[Data extracted from a collection]
++++++++++++++++++++

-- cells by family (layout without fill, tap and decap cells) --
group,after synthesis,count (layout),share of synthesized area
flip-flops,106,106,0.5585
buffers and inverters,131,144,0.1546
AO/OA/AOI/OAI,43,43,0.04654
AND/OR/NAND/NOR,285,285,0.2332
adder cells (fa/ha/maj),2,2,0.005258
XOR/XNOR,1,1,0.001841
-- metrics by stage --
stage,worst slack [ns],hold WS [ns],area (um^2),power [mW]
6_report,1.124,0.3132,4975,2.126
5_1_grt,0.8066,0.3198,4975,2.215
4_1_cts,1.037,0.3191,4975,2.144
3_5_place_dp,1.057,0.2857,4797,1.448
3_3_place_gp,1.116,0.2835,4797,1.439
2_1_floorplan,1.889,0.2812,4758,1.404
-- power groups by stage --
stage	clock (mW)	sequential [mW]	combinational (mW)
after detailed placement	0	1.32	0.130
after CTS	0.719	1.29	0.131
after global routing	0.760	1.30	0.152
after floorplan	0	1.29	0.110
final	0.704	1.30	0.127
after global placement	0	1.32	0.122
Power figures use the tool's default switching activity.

++++++++++++++++++++

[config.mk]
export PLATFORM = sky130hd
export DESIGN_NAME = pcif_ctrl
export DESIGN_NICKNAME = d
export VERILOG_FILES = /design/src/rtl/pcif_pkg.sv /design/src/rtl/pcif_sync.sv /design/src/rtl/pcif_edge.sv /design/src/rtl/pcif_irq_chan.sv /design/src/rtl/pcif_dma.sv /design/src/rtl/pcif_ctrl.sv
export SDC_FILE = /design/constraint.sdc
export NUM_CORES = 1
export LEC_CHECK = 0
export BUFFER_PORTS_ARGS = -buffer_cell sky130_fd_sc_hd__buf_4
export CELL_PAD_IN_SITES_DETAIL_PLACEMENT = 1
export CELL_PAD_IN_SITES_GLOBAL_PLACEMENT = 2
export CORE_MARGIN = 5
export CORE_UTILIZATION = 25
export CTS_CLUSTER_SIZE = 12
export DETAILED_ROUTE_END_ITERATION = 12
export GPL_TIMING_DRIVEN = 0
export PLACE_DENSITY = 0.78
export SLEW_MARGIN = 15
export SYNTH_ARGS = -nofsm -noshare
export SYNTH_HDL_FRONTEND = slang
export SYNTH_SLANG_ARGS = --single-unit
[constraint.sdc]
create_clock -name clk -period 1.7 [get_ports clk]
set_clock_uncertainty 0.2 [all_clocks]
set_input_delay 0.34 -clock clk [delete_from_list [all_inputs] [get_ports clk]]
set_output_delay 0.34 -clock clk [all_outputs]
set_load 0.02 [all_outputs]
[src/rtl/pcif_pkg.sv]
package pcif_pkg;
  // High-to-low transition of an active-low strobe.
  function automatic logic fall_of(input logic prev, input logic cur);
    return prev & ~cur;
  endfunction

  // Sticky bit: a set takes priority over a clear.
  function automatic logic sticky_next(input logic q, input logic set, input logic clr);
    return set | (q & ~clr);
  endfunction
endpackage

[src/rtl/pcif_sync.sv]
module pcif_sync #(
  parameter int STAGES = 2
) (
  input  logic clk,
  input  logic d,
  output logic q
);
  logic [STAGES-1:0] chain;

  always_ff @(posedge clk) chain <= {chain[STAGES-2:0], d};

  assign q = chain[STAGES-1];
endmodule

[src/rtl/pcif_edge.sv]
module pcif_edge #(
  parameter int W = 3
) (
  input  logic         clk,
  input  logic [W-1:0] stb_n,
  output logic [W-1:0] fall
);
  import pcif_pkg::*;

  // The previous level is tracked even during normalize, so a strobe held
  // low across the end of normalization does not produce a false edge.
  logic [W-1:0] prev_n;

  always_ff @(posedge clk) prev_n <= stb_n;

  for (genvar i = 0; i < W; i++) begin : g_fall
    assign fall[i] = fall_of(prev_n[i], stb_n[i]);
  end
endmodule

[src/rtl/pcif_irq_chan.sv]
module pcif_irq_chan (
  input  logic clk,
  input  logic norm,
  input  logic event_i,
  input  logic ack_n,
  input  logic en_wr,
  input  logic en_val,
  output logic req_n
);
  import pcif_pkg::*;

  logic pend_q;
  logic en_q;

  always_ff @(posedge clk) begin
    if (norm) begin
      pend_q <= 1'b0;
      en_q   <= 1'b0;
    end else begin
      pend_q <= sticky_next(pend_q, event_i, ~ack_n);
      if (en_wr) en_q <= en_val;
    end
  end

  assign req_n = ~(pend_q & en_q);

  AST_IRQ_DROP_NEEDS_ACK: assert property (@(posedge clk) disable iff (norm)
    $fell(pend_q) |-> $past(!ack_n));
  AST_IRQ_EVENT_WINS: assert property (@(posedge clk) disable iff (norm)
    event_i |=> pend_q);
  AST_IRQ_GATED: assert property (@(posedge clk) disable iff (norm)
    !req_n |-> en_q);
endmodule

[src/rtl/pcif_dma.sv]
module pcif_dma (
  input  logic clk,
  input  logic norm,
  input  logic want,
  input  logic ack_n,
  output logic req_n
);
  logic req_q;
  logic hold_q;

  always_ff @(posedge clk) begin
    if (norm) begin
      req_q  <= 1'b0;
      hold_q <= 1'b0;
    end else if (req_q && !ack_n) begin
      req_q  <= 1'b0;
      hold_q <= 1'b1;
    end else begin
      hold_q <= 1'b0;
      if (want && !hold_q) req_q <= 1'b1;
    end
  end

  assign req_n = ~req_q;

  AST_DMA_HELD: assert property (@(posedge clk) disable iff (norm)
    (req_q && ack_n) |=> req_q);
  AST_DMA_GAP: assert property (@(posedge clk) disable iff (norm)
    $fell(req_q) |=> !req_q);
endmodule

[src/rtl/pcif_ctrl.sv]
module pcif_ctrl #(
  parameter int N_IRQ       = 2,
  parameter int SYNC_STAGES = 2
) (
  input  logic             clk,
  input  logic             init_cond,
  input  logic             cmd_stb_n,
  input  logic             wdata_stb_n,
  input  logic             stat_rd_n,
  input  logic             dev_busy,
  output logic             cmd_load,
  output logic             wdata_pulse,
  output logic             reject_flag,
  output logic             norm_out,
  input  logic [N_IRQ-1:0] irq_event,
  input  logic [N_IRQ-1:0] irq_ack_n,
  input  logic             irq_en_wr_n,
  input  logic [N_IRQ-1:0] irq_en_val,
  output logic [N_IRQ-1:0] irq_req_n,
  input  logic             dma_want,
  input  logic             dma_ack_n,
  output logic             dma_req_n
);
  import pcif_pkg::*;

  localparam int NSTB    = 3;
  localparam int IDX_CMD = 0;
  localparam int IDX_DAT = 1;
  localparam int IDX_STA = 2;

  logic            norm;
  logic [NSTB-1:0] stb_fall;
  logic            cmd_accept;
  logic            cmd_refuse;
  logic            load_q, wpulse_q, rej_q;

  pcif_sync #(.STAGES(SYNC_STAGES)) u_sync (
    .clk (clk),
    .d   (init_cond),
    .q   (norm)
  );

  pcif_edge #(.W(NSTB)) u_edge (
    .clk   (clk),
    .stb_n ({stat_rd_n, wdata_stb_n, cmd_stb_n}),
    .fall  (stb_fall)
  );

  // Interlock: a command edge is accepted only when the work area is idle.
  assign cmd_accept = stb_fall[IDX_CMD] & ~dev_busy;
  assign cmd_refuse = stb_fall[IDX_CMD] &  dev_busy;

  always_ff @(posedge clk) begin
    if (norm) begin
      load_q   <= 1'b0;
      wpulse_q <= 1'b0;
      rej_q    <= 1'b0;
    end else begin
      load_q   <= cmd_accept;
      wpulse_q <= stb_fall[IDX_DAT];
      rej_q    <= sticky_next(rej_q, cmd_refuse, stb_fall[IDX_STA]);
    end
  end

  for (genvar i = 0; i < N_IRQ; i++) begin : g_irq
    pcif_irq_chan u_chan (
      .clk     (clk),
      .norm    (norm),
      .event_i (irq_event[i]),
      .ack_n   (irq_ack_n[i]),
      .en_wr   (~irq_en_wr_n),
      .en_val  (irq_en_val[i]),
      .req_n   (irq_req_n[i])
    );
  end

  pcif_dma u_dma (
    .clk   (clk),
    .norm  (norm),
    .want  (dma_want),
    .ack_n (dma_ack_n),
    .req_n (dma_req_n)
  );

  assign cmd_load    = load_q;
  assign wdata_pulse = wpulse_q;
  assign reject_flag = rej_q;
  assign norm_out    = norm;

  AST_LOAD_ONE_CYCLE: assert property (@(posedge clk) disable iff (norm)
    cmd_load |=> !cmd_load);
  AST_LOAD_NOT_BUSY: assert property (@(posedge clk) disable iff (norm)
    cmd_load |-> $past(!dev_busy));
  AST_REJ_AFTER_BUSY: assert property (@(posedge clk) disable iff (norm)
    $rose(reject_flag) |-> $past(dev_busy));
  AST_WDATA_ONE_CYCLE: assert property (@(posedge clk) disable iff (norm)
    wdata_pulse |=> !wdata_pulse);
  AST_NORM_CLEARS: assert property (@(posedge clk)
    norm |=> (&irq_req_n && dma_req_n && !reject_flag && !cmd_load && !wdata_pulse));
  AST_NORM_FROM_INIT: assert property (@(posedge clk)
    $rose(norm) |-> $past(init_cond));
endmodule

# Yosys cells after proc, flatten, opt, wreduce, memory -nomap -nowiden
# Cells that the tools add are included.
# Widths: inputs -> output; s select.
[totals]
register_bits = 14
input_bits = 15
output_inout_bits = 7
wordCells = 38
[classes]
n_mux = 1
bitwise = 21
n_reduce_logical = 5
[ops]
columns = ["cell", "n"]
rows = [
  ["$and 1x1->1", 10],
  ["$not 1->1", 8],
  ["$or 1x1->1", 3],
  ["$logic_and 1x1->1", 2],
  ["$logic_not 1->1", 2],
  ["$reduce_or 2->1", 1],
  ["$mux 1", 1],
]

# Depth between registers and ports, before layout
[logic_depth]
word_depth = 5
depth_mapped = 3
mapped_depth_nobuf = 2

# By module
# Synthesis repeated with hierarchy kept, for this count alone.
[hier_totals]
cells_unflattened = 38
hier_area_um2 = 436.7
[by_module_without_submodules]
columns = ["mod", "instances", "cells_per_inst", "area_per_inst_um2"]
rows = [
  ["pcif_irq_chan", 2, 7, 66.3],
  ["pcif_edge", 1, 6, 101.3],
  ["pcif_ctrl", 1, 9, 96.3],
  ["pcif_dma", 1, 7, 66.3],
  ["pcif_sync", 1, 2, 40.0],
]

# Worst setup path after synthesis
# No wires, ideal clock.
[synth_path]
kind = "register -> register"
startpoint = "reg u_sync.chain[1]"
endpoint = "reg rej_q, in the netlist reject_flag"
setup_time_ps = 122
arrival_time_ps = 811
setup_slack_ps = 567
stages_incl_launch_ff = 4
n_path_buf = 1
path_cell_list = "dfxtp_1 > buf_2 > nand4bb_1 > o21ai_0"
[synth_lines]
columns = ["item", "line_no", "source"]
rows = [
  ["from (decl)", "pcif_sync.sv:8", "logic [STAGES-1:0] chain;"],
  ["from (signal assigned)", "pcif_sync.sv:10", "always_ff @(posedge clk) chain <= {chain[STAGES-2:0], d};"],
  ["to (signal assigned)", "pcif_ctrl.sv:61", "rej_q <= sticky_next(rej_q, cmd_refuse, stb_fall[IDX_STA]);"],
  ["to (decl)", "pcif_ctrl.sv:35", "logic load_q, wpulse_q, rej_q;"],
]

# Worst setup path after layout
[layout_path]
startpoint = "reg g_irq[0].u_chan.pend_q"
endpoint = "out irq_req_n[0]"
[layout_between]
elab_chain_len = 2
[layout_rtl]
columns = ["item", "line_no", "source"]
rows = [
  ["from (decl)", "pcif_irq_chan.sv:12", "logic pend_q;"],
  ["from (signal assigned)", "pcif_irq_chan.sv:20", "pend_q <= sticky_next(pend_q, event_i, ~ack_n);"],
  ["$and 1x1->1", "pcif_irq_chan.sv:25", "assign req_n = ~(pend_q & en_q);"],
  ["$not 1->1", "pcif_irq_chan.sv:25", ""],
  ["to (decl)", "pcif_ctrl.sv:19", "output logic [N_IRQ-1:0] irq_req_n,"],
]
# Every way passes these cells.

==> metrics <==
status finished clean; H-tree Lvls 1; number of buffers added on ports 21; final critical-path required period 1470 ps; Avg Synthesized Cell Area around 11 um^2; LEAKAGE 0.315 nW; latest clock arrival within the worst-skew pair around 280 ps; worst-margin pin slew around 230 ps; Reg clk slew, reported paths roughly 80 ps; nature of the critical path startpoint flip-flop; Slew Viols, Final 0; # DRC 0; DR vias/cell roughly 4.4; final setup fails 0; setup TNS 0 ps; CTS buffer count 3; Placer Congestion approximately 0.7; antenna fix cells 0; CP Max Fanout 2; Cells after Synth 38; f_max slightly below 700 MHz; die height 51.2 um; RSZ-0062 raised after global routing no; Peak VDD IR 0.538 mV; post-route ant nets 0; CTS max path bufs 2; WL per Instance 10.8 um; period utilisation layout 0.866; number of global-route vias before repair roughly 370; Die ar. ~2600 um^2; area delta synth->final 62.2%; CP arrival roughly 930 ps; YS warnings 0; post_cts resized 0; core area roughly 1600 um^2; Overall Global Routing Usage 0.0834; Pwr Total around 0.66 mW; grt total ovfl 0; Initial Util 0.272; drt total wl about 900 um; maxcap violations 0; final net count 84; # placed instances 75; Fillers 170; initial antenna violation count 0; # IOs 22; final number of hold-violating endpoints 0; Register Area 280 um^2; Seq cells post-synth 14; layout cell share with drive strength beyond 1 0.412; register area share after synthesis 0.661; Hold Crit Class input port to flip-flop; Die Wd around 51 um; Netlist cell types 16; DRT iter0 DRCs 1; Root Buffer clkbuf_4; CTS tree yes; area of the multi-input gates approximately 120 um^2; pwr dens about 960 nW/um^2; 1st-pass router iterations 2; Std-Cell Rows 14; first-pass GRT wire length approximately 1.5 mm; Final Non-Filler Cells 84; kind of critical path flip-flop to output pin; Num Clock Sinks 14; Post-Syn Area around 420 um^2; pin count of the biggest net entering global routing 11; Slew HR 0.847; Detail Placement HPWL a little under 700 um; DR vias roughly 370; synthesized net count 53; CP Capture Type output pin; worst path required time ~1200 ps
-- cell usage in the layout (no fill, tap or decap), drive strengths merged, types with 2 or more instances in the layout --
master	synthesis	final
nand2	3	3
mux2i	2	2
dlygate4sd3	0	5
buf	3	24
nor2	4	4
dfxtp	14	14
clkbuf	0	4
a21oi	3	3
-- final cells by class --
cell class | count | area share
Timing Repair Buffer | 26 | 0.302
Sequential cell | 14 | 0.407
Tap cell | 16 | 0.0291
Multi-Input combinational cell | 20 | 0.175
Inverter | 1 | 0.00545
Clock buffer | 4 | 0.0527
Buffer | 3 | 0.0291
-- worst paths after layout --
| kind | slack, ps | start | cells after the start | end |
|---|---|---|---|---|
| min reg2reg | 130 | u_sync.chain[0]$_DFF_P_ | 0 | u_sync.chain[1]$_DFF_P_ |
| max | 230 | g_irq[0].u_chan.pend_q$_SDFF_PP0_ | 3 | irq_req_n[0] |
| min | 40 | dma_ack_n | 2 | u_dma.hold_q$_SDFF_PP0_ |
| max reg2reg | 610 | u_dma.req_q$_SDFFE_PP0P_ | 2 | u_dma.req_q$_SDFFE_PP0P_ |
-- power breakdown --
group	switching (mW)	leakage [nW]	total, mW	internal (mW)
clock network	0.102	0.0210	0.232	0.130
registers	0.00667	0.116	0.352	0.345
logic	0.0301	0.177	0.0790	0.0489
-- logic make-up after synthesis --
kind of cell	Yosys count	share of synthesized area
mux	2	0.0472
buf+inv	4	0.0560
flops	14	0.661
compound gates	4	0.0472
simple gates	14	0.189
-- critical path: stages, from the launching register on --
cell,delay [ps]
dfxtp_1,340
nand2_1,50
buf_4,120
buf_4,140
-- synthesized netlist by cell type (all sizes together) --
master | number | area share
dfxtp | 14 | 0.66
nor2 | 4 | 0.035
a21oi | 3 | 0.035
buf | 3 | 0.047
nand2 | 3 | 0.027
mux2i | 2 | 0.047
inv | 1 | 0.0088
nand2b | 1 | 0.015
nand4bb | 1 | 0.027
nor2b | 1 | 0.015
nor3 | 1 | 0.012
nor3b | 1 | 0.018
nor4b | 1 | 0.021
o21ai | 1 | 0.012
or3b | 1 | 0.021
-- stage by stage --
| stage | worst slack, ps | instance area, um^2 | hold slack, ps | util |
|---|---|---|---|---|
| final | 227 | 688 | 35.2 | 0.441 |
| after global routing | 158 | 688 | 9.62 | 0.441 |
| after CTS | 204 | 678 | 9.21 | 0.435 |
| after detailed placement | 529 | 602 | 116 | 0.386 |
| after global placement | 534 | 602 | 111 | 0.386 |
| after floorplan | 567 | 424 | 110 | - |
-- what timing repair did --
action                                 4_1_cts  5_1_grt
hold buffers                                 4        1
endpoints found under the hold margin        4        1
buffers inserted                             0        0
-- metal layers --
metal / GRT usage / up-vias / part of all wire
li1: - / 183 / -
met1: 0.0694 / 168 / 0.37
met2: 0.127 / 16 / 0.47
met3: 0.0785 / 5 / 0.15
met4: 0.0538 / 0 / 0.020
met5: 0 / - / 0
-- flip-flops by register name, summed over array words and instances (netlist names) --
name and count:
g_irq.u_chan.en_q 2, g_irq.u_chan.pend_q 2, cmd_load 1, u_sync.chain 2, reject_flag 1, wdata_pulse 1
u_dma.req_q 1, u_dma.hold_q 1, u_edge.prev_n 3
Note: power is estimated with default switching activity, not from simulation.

++++++++++++++++++++

**YOUR TASK**: Your answer should consist of the lines from the line with "AO/OA/AOI/OAI,43,43,0.04654" to the line with "Power figures use" above, repeated exactly, both ends included.

**SOLVED PROBLEM**:
AO/OA/AOI/OAI,43,43,0.04654
AND/OR/NAND/NOR,285,285,0.2332
adder cells (fa/ha/maj),2,2,0.005258
XOR/XNOR,1,1,0.001841
-- metrics by stage --
stage,worst slack [ns],hold WS [ns],area (um^2),power [mW]
6_report,1.124,0.3132,4975,2.126
5_1_grt,0.8066,0.3198,4975,2.215
4_1_cts,1.037,0.3191,4975,2.144
3_5_place_dp,1.057,0.2857,4797,1.448
3_3_place_gp,1.116,0.2835,4797,1.439
2_1_floorplan,1.889,0.2812,4758,1.404
-- power groups by stage --
stage	clock (mW)	sequential [mW]	combinational (mW)
after detailed placement	0	1.32	0.130
after CTS	0.719	1.29	0.131
after global routing	0.760	1.30	0.152
after floorplan	0	1.29	0.110
final	0.704	1.30	0.127
after global placement	0	1.32	0.122
Power figures use the tool's default switching activity.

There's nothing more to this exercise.